QUICK & EASY - WINDOW PERIOD OPINION

Question

Dear Dr. Bob,

Some other MD's like Dr. HHH al medhelp.org says that a negative antibody test taken at weeks 6-8 is nearly 100% accurate. Why does he say that?? Do you agree with him??

I've seen in several posts answered by him, how in low-to-non-risk situation people is sent home free with a 6-8 negative test.

i know what you are going to tell me .. and the three month mark .. and everything.. I just want your medical opinion regarding what doctor HHH say: ~100% accurate @ weeks 6-8. Do you agree with him??

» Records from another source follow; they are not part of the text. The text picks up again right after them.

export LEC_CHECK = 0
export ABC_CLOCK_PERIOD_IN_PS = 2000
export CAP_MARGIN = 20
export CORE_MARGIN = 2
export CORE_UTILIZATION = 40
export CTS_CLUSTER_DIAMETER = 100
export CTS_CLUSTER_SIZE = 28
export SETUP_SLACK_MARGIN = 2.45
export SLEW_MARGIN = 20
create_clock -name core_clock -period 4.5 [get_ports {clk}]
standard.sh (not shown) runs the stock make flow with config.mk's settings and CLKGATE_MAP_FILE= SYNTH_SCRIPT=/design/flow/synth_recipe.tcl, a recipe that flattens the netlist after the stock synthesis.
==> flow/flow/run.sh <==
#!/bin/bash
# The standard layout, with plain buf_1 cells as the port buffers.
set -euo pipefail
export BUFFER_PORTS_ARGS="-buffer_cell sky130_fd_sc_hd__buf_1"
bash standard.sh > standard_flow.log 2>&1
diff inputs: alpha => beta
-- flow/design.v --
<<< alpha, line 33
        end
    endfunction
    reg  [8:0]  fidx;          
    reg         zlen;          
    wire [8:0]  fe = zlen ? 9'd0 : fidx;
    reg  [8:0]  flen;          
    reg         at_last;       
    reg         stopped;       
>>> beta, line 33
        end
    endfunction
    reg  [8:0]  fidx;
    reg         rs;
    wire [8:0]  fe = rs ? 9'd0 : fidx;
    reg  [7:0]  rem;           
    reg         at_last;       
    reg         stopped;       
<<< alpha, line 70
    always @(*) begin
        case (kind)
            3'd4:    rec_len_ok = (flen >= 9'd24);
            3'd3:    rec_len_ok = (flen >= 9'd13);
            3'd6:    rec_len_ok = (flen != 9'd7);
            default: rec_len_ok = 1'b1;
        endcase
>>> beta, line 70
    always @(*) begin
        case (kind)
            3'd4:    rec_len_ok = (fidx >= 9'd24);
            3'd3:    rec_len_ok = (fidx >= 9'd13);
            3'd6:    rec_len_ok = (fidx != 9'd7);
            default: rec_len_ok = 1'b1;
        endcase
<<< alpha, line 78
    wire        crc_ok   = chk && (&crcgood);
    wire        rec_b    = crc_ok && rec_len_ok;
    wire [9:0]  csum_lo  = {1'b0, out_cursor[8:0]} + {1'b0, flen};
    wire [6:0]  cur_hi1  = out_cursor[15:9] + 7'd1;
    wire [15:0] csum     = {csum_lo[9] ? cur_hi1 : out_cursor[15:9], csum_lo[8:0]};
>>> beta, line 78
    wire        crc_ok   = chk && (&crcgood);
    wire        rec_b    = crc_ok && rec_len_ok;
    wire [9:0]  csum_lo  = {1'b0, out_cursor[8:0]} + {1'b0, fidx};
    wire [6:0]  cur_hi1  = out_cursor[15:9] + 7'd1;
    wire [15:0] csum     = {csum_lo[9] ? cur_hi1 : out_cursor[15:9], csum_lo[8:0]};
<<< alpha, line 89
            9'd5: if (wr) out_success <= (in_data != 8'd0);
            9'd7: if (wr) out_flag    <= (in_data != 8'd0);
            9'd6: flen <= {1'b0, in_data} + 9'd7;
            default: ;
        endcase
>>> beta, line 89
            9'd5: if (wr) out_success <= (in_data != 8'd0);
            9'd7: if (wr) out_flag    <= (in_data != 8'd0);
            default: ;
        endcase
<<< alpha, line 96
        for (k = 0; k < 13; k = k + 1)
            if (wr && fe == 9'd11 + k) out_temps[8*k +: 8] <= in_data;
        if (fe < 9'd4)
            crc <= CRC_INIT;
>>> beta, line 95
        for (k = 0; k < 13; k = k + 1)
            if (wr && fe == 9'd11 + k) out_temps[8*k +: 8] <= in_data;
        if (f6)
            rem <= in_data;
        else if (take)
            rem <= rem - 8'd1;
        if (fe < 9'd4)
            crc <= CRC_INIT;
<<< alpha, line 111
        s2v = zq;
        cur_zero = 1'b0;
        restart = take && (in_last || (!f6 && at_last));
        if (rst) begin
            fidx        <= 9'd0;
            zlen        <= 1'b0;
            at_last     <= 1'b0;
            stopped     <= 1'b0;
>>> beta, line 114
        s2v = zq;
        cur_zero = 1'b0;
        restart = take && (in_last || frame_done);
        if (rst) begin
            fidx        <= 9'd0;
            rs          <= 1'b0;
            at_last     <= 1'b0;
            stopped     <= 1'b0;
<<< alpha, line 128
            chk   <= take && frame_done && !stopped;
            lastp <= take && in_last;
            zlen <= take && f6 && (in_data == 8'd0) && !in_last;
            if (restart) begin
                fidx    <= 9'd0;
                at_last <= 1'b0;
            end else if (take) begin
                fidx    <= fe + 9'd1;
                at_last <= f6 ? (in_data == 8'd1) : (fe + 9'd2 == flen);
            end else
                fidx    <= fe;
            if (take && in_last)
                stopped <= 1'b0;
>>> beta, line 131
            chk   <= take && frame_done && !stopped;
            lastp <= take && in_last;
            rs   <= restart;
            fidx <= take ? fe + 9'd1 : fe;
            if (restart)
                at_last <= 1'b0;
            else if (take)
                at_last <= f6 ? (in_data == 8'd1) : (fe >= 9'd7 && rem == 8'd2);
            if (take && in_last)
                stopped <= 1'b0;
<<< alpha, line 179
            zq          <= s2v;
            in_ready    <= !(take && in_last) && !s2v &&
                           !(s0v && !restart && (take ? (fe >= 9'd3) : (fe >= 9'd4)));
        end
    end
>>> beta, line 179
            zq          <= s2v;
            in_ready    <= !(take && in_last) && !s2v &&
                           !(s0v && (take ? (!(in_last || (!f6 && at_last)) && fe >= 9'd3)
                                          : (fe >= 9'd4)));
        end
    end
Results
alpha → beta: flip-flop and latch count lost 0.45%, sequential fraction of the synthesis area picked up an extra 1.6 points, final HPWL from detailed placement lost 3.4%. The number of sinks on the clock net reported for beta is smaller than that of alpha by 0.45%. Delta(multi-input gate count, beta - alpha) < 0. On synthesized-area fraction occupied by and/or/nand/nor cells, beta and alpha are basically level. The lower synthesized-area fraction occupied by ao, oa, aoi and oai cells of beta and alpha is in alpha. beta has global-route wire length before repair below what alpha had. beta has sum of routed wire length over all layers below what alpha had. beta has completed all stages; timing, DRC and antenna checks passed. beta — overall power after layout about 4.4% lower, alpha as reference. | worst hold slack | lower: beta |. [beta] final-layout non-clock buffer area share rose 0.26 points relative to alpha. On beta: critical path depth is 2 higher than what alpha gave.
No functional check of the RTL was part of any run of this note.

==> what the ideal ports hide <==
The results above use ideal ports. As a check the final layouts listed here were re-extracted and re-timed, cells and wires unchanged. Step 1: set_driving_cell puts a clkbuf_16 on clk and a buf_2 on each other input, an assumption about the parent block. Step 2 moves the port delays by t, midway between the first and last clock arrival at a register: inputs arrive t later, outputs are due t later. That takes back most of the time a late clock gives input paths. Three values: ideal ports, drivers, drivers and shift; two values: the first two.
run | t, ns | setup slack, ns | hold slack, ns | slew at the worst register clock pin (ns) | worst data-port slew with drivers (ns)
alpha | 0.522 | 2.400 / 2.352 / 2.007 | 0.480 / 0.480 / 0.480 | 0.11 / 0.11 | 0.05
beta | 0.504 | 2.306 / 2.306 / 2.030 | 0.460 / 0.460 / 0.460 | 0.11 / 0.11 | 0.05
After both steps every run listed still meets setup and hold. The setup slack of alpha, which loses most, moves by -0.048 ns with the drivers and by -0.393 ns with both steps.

Txs doc My best wishes for you.

Answer

Hello,

I cannot explain another physician's opinion. You'll have to ask him to justify his statements if you don't agree with them. I base my comments on sound scientific research and personal experience.

Regarding HIV-antibody tests, the vast majority of HIV-infected individuals will have detectable levels of anti-HIV antibodies in their blood within six to eight weeks. There is no disagreement on that point. The published guidelines recommend a window period of three months. Ultimately, as our testing techniques continue to improve and become more widely available to testing sites worldwide, the published guidelines may well shorten the window period. Some specific testing sites (Australia) have published guidelines with shorter window periods based on their testing methods. However, so far the national guidelines in the U.S. and most international guidelines as well continue to recommend three months. One could make the argument that even if HIV testing catches "the vast majority" or even "nearly 100%" of HIV-positives, that is not good enough when dealing with an illness as catastrophic as HIV/AIDS. So whether it's Dr. HHH, Dr. Phil, Dr. Seuss or Dr. Bob, you can choose to believe whomever you please, but I urge you to look at the rational behind the statements and not compare apples with oranges. Statements taken out of context can appear to be conflicting when in reality the opinions actually are quite consistent, which I think is the case here.